##### Data supplied
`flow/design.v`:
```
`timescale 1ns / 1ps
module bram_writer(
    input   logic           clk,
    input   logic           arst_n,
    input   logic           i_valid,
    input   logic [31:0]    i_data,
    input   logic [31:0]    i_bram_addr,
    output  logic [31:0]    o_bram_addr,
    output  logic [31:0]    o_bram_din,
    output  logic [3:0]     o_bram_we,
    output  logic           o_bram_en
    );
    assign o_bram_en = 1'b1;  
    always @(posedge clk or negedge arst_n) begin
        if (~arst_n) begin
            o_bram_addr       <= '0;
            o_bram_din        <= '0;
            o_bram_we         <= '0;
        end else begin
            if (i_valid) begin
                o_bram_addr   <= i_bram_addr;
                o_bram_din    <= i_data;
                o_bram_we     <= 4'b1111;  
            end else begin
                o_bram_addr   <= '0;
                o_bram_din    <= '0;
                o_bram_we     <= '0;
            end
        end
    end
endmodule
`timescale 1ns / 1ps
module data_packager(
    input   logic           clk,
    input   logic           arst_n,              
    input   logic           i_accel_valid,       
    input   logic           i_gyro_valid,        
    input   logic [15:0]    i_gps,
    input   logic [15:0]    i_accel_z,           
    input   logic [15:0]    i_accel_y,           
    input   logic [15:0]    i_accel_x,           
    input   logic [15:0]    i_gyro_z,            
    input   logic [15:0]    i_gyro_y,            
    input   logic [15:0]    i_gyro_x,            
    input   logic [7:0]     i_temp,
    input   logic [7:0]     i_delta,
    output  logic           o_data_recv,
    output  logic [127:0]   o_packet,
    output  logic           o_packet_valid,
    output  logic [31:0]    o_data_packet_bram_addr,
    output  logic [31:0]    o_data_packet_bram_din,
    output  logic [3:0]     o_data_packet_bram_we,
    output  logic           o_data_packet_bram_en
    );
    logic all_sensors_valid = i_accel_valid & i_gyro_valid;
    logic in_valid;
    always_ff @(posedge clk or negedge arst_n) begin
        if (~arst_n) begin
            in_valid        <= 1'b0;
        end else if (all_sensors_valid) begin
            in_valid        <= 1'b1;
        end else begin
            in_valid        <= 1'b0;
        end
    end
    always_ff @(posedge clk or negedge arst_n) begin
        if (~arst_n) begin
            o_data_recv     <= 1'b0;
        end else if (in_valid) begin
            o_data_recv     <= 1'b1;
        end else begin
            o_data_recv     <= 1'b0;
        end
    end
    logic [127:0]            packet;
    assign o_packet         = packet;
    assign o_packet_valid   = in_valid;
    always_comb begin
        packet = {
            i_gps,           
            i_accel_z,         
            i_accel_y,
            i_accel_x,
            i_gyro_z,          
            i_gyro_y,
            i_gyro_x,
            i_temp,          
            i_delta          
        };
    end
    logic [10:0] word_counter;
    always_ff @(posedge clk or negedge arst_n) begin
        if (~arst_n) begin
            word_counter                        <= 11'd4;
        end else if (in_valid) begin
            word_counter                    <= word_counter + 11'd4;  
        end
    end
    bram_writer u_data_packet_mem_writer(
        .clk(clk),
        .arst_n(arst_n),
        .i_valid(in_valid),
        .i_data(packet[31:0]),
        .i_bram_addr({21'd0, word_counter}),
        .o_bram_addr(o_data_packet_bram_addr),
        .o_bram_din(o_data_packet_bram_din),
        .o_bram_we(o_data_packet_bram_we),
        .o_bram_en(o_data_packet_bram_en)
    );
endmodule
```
##########
##### Data supplied
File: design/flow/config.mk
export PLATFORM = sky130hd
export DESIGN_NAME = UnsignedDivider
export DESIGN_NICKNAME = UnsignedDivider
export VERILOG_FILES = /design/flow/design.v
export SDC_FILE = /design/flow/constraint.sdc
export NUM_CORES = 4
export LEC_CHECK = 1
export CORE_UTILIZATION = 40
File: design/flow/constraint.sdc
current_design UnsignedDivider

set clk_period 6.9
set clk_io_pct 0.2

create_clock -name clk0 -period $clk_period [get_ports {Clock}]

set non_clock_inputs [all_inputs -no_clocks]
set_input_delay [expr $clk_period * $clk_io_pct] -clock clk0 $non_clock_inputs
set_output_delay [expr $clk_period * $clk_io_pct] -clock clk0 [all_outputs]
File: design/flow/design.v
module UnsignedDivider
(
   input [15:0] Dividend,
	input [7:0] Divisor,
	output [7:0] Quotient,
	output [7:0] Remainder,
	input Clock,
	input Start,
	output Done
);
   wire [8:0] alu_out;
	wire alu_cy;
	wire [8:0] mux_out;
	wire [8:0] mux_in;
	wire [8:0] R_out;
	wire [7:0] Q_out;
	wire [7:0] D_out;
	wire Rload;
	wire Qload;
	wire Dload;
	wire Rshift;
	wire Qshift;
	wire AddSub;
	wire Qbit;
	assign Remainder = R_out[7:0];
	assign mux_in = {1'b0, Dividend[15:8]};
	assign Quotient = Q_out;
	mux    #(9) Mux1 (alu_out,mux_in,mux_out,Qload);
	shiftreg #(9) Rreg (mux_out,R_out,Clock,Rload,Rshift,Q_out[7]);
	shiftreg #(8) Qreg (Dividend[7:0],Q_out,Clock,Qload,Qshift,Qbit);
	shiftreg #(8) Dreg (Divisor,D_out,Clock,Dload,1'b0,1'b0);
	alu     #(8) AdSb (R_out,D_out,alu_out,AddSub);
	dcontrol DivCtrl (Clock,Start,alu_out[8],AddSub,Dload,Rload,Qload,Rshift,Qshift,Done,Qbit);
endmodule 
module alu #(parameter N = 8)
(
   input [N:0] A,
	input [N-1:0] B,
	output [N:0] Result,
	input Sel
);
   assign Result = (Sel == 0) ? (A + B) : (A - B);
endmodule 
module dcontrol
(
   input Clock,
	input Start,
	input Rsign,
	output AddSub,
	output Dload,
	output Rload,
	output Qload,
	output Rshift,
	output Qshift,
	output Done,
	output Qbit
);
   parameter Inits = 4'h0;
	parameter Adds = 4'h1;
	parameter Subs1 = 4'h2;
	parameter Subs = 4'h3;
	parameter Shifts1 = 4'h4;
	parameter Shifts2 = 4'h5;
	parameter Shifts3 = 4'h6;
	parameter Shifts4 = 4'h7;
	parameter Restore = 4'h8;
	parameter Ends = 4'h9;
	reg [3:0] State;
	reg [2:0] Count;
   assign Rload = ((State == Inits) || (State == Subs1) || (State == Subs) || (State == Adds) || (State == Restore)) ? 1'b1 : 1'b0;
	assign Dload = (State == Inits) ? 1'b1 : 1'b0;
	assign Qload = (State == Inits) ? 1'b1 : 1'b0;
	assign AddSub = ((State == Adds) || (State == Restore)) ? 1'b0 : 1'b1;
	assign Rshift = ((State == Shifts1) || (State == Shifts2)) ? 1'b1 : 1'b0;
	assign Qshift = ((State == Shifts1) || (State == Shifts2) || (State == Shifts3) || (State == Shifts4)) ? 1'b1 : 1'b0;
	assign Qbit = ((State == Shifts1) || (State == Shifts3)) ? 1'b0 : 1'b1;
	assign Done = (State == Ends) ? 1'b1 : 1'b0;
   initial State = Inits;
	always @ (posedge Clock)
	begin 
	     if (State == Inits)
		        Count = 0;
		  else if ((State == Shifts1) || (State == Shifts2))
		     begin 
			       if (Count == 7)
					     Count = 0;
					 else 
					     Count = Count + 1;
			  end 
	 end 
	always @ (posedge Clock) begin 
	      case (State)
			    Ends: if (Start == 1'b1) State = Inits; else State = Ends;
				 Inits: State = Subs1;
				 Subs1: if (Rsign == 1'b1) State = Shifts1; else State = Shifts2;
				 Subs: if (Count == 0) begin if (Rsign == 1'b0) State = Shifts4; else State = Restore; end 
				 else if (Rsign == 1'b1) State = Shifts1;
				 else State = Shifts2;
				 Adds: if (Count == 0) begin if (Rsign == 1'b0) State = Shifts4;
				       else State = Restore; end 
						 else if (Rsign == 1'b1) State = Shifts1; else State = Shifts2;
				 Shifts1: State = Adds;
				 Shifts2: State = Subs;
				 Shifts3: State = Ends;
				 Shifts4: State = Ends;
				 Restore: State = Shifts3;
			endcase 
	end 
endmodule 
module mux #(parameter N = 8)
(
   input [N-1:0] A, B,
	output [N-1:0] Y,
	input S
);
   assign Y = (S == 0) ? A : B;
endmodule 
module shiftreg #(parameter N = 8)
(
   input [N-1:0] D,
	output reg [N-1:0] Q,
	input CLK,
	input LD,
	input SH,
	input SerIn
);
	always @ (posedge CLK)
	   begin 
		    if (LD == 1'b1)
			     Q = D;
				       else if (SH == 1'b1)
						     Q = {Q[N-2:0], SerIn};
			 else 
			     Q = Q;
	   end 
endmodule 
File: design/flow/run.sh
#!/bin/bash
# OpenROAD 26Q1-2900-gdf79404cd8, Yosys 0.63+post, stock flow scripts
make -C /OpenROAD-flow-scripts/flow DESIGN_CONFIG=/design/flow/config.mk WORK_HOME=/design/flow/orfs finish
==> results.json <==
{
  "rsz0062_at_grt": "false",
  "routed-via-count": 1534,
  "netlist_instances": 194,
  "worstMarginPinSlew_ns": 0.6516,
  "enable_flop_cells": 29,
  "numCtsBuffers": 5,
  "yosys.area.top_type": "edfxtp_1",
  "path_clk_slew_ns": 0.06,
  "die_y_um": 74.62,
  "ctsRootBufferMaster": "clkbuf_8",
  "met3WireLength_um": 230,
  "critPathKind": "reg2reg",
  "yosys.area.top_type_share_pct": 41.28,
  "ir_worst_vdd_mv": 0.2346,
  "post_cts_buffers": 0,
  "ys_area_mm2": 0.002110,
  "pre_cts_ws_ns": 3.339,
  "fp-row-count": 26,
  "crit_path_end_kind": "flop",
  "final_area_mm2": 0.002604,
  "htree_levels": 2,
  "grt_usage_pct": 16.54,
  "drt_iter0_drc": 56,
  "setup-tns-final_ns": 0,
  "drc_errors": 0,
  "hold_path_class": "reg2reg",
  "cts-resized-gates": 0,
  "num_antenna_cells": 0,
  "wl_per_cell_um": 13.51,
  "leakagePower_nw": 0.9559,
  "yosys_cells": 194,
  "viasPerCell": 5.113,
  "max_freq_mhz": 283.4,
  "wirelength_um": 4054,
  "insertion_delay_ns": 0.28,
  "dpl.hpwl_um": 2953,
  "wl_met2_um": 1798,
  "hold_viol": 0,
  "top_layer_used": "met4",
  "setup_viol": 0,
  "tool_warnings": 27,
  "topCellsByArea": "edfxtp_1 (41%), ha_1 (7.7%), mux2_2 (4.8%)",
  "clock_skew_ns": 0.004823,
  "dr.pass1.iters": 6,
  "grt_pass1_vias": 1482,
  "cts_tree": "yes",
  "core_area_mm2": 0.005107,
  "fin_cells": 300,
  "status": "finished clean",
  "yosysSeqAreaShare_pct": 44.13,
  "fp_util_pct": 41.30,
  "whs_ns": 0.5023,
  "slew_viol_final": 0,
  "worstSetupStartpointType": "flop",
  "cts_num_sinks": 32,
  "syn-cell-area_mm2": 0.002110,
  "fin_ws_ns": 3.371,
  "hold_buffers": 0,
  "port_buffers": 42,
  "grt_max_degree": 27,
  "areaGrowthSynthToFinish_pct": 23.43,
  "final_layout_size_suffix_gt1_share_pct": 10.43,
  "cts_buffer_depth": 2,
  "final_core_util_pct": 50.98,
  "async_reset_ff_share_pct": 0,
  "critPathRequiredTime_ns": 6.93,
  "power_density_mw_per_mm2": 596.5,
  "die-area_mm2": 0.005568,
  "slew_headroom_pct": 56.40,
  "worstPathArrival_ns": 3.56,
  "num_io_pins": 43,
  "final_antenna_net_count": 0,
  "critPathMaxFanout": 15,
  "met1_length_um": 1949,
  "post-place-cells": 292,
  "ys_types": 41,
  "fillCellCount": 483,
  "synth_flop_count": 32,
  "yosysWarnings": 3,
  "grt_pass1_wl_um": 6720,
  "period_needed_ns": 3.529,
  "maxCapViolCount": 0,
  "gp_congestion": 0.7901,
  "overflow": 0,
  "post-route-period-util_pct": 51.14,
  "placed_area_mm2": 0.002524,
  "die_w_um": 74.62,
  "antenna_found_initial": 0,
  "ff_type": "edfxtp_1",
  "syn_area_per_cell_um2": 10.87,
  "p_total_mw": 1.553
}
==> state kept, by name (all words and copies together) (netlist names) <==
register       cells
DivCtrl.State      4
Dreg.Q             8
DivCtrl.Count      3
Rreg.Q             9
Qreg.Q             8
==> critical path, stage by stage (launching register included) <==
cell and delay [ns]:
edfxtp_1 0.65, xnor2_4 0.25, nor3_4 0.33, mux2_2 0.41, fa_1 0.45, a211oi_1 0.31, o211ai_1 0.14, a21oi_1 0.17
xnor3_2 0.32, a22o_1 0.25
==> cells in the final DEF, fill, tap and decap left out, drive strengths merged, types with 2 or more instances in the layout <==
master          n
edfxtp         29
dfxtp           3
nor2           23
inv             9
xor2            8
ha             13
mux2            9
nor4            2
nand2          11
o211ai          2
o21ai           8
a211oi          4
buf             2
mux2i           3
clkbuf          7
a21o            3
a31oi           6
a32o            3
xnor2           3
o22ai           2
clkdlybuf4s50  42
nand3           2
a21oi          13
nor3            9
##########
##### Data supplied
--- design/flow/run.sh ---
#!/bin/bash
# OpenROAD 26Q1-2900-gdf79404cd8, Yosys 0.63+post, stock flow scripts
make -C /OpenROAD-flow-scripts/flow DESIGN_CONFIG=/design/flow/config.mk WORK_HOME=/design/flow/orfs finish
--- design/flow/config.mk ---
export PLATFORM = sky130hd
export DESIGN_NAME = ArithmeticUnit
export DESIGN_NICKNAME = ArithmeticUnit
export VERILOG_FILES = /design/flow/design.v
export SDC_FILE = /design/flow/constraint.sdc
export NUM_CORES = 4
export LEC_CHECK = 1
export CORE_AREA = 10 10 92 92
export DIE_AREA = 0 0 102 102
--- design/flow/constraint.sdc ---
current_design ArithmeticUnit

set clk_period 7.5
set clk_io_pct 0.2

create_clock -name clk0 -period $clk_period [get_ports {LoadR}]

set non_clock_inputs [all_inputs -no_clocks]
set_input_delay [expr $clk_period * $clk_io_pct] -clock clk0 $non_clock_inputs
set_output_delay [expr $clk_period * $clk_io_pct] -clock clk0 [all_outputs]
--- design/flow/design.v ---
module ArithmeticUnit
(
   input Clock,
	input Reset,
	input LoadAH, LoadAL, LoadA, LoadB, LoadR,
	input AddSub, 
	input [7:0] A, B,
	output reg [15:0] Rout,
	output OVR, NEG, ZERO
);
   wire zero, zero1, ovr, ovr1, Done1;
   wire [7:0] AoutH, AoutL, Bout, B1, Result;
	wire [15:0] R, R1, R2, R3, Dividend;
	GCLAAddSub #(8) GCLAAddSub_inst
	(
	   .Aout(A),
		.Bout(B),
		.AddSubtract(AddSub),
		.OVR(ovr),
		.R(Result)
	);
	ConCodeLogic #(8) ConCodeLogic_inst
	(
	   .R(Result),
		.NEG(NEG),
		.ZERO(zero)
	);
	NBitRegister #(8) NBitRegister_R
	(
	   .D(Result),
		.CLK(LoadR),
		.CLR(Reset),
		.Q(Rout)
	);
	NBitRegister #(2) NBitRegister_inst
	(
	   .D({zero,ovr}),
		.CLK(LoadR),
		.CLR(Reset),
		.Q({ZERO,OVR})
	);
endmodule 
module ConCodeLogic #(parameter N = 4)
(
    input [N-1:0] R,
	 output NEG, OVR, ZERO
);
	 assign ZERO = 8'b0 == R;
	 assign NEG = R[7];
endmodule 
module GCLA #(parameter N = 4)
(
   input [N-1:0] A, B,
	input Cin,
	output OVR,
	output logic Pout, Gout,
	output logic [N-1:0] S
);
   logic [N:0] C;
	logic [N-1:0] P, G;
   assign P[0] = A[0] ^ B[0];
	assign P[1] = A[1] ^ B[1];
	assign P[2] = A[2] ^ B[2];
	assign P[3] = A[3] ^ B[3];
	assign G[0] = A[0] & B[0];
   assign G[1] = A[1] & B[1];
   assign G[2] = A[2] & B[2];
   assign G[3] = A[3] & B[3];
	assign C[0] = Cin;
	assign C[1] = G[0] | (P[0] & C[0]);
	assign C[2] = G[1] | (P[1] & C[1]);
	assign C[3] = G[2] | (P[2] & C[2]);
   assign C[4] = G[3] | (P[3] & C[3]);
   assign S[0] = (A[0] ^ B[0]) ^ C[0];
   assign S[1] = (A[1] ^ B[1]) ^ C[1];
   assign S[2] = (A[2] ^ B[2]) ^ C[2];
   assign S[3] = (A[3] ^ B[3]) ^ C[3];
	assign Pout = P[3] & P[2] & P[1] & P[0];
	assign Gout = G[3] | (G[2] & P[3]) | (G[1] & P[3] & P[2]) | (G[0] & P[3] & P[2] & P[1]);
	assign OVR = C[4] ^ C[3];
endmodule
##########
Problem statement —
The answer must be a single number: how many lines above contain the word "Pout".

Reply —
2